O delegado para seu discurso triunfante e substitui seu semblante ganancioso por uma careta de fracasso ao ver o cofre vazio.
— Ah, Douglas... — ele fala em meio à decepção enquanto eu sinto que mais uma vez, não saímos do lugar. — A senhora tem alguma noção de outro lugar que o Douglas possa ter guardado isso?
Sim, eu tenho uma pequena noção, o que não é uma certeza. Tem grandes possibilidades disso estar com a Vivian, mas não vou envolvê-la nessa confusão.
— Infelizmente não — respondo.
— Tem certeza?! — ele insiste em perguntar em tom de descrença.

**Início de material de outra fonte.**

==> 02-24 <==
Design top_button_handler, start of the top module:
module top_button_handler(
    input wire clk,
    input wire rst,
    input wire [3:0] btn,                
    input wire [3:0] sw_p,               
    input wire sw_au,                    
    input wire update_money,
    output reg [3:0] seg_0_data,         
    output reg [3:0] seg_1_data,         
    output reg [3:0] seg_2_data,         
    output reg [3:0] seg_3_data,          
    output wire rs, rw, en,
    output reg [3:0] led,
    output wire [7:0] data
);
==> flow/config.mk <==
export PLATFORM = sky130hd
export DESIGN_NAME = top_button_handler
export DESIGN_NICKNAME = top_button_handler
export VERILOG_FILES = /design/flow/design.v
export SDC_FILE = /design/flow/constraint.sdc
export NUM_CORES = 4
export LEC_CHECK = 0
export ABC_AREA = 0
export CAP_MARGIN = 20
export CELL_PAD_IN_SITES_GLOBAL_PLACEMENT = 0
export CORE_ASPECT_RATIO = 0.83
export CORE_MARGIN = 2
export CORE_UTILIZATION = 72
export CTS_CLUSTER_SIZE = 24
export GPL_ROUTABILITY_DRIVEN = 0
export GPL_TIMING_DRIVEN = 1
export MAX_ROUTING_LAYER = met5
export PLACE_DENSITY_LB_ADDON = 0.13
export SETUP_SLACK_MARGIN = 1.42
export SLEW_MARGIN = 20
export TNS_END_PERCENT = 5
==> flow/constraint.sdc <==
create_clock -name core_clock -period 9.97 [get_ports {clk}]
set_input_delay 1.9940 -clock core_clock [delete_from_list [all_inputs] [get_ports {clk}]]
set_output_delay 1.9940 -clock core_clock [all_outputs]
set_load 0.01 [all_outputs]
run.sh (not shown) runs the stock make flow with config.mk's settings and CLKGATE_MAP_FILE=.
==> 04-25: changes against 02-24 <==
==> flow/config.mk (replaced) <==
export PLATFORM = sky130hd
export DESIGN_NAME = top_button_handler
export DESIGN_NICKNAME = top_button_handler
export VERILOG_FILES = /design/flow/design.v
export SDC_FILE = /design/flow/constraint.sdc
export NUM_CORES = 4
export LEC_CHECK = 0
export ABC_AREA = 1
export CAP_MARGIN = 20
export CORE_MARGIN = 2
export CORE_UTILIZATION = 70
export CTS_CLUSTER_DIAMETER = 379
export CTS_CLUSTER_SIZE = 21
export SLEW_MARGIN = 20
==> flow/constraint.sdc (replaced) <==
create_clock -name core_clock -period 15.3 [get_ports {clk}]
set_input_delay 3.0600 -clock core_clock [delete_from_list [all_inputs] [get_ports {clk}]]
set_output_delay 3.0600 -clock core_clock [all_outputs]
set_load 0.01 [all_outputs]
==> 08-26: changes against 02-24 <==
==> flow/config.mk (replaced) <==
export PLATFORM = sky130hd
export DESIGN_NAME = top_button_handler
export DESIGN_NICKNAME = top_button_handler
export VERILOG_FILES = /design/flow/design.v
export SDC_FILE = /design/flow/constraint.sdc
export NUM_CORES = 4
export LEC_CHECK = 0
export ABC_AREA = 0
export CAP_MARGIN = 5
export CELL_PAD_IN_SITES_DETAIL_PLACEMENT = 1
export CELL_PAD_IN_SITES_GLOBAL_PLACEMENT = 0
export CORE_ASPECT_RATIO = 0.83
export CORE_MARGIN = 3
export CORE_UTILIZATION = 31
export CTS_CLUSTER_DIAMETER = 62
export CTS_CLUSTER_SIZE = 79
export GPL_ROUTABILITY_DRIVEN = 1
export GPL_TIMING_DRIVEN = 0
export HOLD_SLACK_MARGIN = -0.02
export MAX_ROUTING_LAYER = met4
export MIN_ROUTING_LAYER = met1
export PLACE_DENSITY_LB_ADDON = 0.13
export SETUP_SLACK_MARGIN = 2.14
export SLEW_MARGIN = 20
export TNS_END_PERCENT = 70
==> flow/constraint.sdc (replaced) <==
create_clock -name core_clock -period 32.1 [get_ports {clk}]
set_input_delay 6.4200 -clock core_clock [delete_from_list [all_inputs] [get_ports {clk}]]
set_output_delay 6.4200 -clock core_clock [all_outputs]
set_load 0.01 [all_outputs]
==> 05-18: changes against 02-24 <==
==> flow/config.mk (replaced) <==
export PLATFORM = sky130hd
export DESIGN_NAME = top_button_handler
export DESIGN_NICKNAME = top_button_handler
export VERILOG_FILES = /design/flow/design.v
export SDC_FILE = /design/flow/constraint.sdc
export NUM_CORES = 4
export LEC_CHECK = 0
export ABC_AREA = 1
export CAP_MARGIN = 40
export CELL_PAD_IN_SITES_DETAIL_PLACEMENT = 2
export CORE_MARGIN = 2
export CORE_UTILIZATION = 28
export CTS_CLUSTER_DIAMETER = 299
export GPL_ROUTABILITY_DRIVEN = 0
export GPL_TIMING_DRIVEN = 0
export MAX_ROUTING_LAYER = met5
export PLACE_DENSITY_LB_ADDON = 0.07
export SETUP_SLACK_MARGIN = 3.39
export SLEW_MARGIN = 20
export TNS_END_PERCENT = 65
==> flow/constraint.sdc (replaced) <==
create_clock -name core_clock -period 37.0 [get_ports {clk}]
set_input_delay 7.4000 -clock core_clock [delete_from_list [all_inputs] [get_ports {clk}]]
set_output_delay 7.4000 -clock core_clock [all_outputs]
set_load 0.01 [all_outputs]
==> impl_metrics.tcl <==
# yosys + openroad results
set metrics [dict create \
    grt_use_met1_pct 80.5 \
    die_width_um 257 \
    cts_buffers 45 \
    haltStage "global routing" \
    synth.logic.top_family "AND-OR/OR-AND gates" \
    top_cells_by_count "nor2_1, nand2_1, dfrtp_1, a21oi_1, o21ai_0" \
    yosysChipArea_um2 38200 \
    stop_error "[ERROR GRT-0116] Global routing finished with congestion. Check the congestion regions in the DRC Viewer." \
    cts_setup_buffers 84 \
    status "stopped before the end" \
    ys_sh_xor_pct 7.75 \
    yosys_cells 4642 \
    top_cell "nor2_1" \
]
(the above is from 02-24)
==> impl_metrics.tcl <==
# flow metrics
set metrics [dict create \
    status "failed layout checks" \
    so_faults "capacitance limit, slew limit, setup timing" \
    setup_slack_ns -6.83 \
    setup_viol 12 \
    die_width_um 238 \
    ys_sh_xor_pct 4.86 \
    yosysChipArea_um2 38300 \
    cts_setup_buffers 56 \
    cts_buffers 26 \
    top_cell "nand2_1" \
    yosys_cells 5311 \
    synth.logic.top_family "simple AND/OR/NAND/NOR gates" \
    drv_cap 1 \
    slew_viol_final 2 \
]
(the above is from 04-25)
==> impl_metrics.tcl <==
# flow metrics
set metrics [dict create \
    status "timing/DRC/antenna clean" \
    rsz0062_at_grt "false" \
    yosysChipArea_um2 38300 \
    cts_setup_buffers 0 \
    start_kind "flip-flop" \
    synth_area_um2 38300 \
    place_hpwl_um 115000 \
    yosys_cells 5311 \
    enable_flop_cells 0 \
    synth.logic.top_family "simple AND/OR/NAND/NOR gates" \
    rows 135 \
    postSynthCellCount 5311 \
    cts_buffers 61 \
    top_cells_by_count "nand2_1, inv_1, nor2_1, dfrtp_1, o21ai_0" \
    die_width_um 374 \
    grt_use_met1_pct 27.7 \
]
(the above is from 05-18)
==> impl_metrics.tcl <==
# flow metrics
set metrics [dict create \
    setup_tns_ns 0 \
    ys_sh_xor_pct 7.75 \
    min_path_type "reg -> reg" \
    cts_buffers 50 \
    status "timing/DRC/antenna clean" \
    clock_path_buffers 3 \
    synth.logic.top_family "AND-OR/OR-AND gates" \
    top_cells_by_count "nor2_1, nand2_1, dfrtp_1, a21oi_1, o21ai_0" \
    die_width_um 392 \
    yosysChipArea_um2 38200 \
    cts_setup_buffers 0 \
    synthAoiAreaFrac_pct 24.9 \
    final-clk-cell-share_pct 4.37 \
    yosys_cells 4642 \
    top_cell "nor2_1" \
    startpoint "counter[29]" \
]
(the above is from 08-26)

— Senhor Pedro Henrique Da Matta, não há ninguém nesse país mais interessado em derrubar esse cartel do que eu! Fui enganada pelo Alejandro, meu noivo foi tirado de mim de forma cruel por causa disso! E é a minha integridade física que pode estar sob ameaça! — esbravejo e ninguém me repreende. — Se eu soubesse onde esses relatórios estão, não esperaria o senhor me perguntar outra vez.
O silêncio que se instala no cômodo o faz refletir e possivelmente, dar algum crédito às minhas palavras. Mesmo assim, ele não se mostra satisfeito por não ter conseguido as informações que tanto queria. Mais buscas são feitas nas próximas duas horas até desistirem de vez. Eu também não estou satisfeita, mas acredito que posso conseguir isso com a Vivian e entregar à polícia depois, alegando que encontrei em algum lugar da casa que não foi inspecionado. Isso é algo que eu faço questão de conseguir pela honra do Douglas, afinal, ele levou um tiro por mim.